Wednesday, October 07, 2009

Caffeine II

This is a continuation of yesterday's post.

I was a medicine sub-intern, fresh into my fourth year of medical school, about a year out from my psychiatry rotation. I scrambled to recall how to do a psychiatric interview and realized the simplest thing to do was listen.

"I started hearing voices when I was 8," the patient said, "My step-father was drunk and threatening to kill my mother and me, and maybe rape us, and the voices, they told me he was coming. Ever since he moved in, the voices have always been talking to me, warning me and threatening me, and I never feel safe."

"Have you ever been hit or hurt or been forced to have sex?" I asked.

"No, he always got away with it," she replied.

I didn't know what she meant, but she couldn't clarify. She started looking around her, over her shoulder, around the corner. "What's going on?" I asked. She didn't answer, but when I asked if she was hearing voices, she nodded.

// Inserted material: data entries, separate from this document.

--- src/rtl/core/linear_state_observer_step_defines.svh ---
// Assertion macros for the observer core
`ifndef LINEAR_STATE_OBSERVER_STEP_DEFINES_SVH
`define LINEAR_STATE_OBSERVER_STEP_DEFINES_SVH
// assert that an antecedent implies a consequent in the same cycle
`define LSO_ASSERT_SAME(lbl, ante, cons) \
  lbl: assert property (@(posedge clk) disable iff (rst) (ante) |-> (cons)) \
    else $error("lso check failed");
// assert that an antecedent implies a consequent in the next cycle
`define LSO_ASSERT_NEXT(lbl, ante, cons) \
  lbl: assert property (@(posedge clk) disable iff (rst) (ante) |=> (cons)) \
    else $error("lso check failed");
`endif

--- src/rtl/core/lso_pkg.sv ---
// Package for the observer core: sizes, item types, codes and arithmetic helpers
package lso_pkg;
  localparam int STATE_SIZE  = 4;
  localparam int INPUT_SIZE  = 2;
  localparam int OUTPUT_SIZE = 2;

  localparam int X_IDX_W = (STATE_SIZE > 1) ? $clog2(STATE_SIZE) : 1;
  localparam int U_IDX_W = (INPUT_SIZE > 1) ? $clog2(INPUT_SIZE) : 1;
  localparam int Y_IDX_W = (OUTPUT_SIZE > 1) ? $clog2(OUTPUT_SIZE) : 1;
  localparam int A_IDX_W = (STATE_SIZE*STATE_SIZE > 1) ? $clog2(STATE_SIZE*STATE_SIZE) : 1;
  localparam int B_IDX_W = (STATE_SIZE*INPUT_SIZE > 1) ? $clog2(STATE_SIZE*INPUT_SIZE) : 1;
  localparam int C_IDX_W = (OUTPUT_SIZE*STATE_SIZE > 1) ? $clog2(OUTPUT_SIZE*STATE_SIZE) : 1;
  localparam int L_IDX_W = (STATE_SIZE*OUTPUT_SIZE > 1) ? $clog2(STATE_SIZE*OUTPUT_SIZE) : 1;

  localparam logic [1:0] ACT_COEF = 2'd0;
  localparam logic [1:0] ACT_SAMP = 2'd1;
  localparam logic [1:0] ACT_STEP = 2'd2;

  localparam logic [1:0] MSEL_A = 2'd0;
  localparam logic [1:0] MSEL_B = 2'd1;
  localparam logic [1:0] MSEL_C = 2'd2;
  localparam logic [1:0] MSEL_L = 2'd3;

  localparam logic VSEL_U = 1'b0;

  localparam int QDEPTH = 2;

  typedef struct packed {
    logic [1:0]         action;
    logic [1:0]         matrix_select;
    logic               vector_select;
    logic [2:0]         row_index;
    logic [2:0]         col_index;
    logic signed [31:0] data_value;
  } in_item_t;

  typedef struct packed {
    logic [2:0]         element_index;
    logic signed [31:0] estimate_value;
    logic               last_element;
  } out_item_t;

  function automatic logic signed [31:0] clamp33(input logic signed [32:0] v);
    logic signed [31:0] r;
    begin
      if (v > 33'sd2147483647) r = 32'sh7fffffff;
      else if (v < -33'sd2147483648) r = 32'sh80000000;
      else r = v[31:0];
      return r;
    end
  endfunction

  function automatic logic signed [31:0] sat_add(input logic signed [31:0] a,
                                                 input logic signed [31:0] b);
    return clamp33({a[31], a} + {b[31], b});
  endfunction

  function automatic logic signed [31:0] sat_sub(input logic signed [31:0] a,
                                                 input logic signed [31:0] b);
    return clamp33({a[31], a} - {b[31], b});
  endfunction

  function automatic logic signed [31:0] q_sat(input logic signed [63:0] p);
    logic signed [47:0] q;
    logic signed [31:0] r;
    begin
      q = p[63:16];
      if (q > 48'sd2147483647) r = 32'sh7fffffff;
      else if (q < -48'sd2147483648) r = 32'sh80000000;
      else r = q[31:0];
      return r;
    end
  endfunction
endpackage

This is how our conversation proceeded; in between every few questions, she would look around, eyes wide, hugging her pillow. I learned that she had over a dozen visits to psychiatric emergency services and half a dozen psychiatric diagnoses, from depression to bipolar disorder to schizophrenia. She'd tried too many medications to recall and was taking two antipsychotics. She had been jailed once for threatening to kill her mother and involuntarily detained many times for threatening suicide. She had a special power: she could tell whether someone was good or evil simply by looking at him or her. Surprisingly, her thought process was fairly goal directed and linear. However, she had no insight that she had a psychiatric condition.

She insisted that she only took the pills to quiet the voices; she didn't intend to kill herself. Yet I could not contract her to safety; she would not promise that she wouldn't overdose again when she went home. I called psychiatry consult and though it was nighttime, they were kind enough to come by and do a quick assessment. We got collateral information from the mother who insisted that her daughter was mentally ill, threatening to kill herself and the mother and step-father. She begged us to hospitalize her and then transfer the patient to the inpatient psychiatry ward. The psychiatry consult resident decided to 5150 the patient (involuntarily detain her) for danger to self.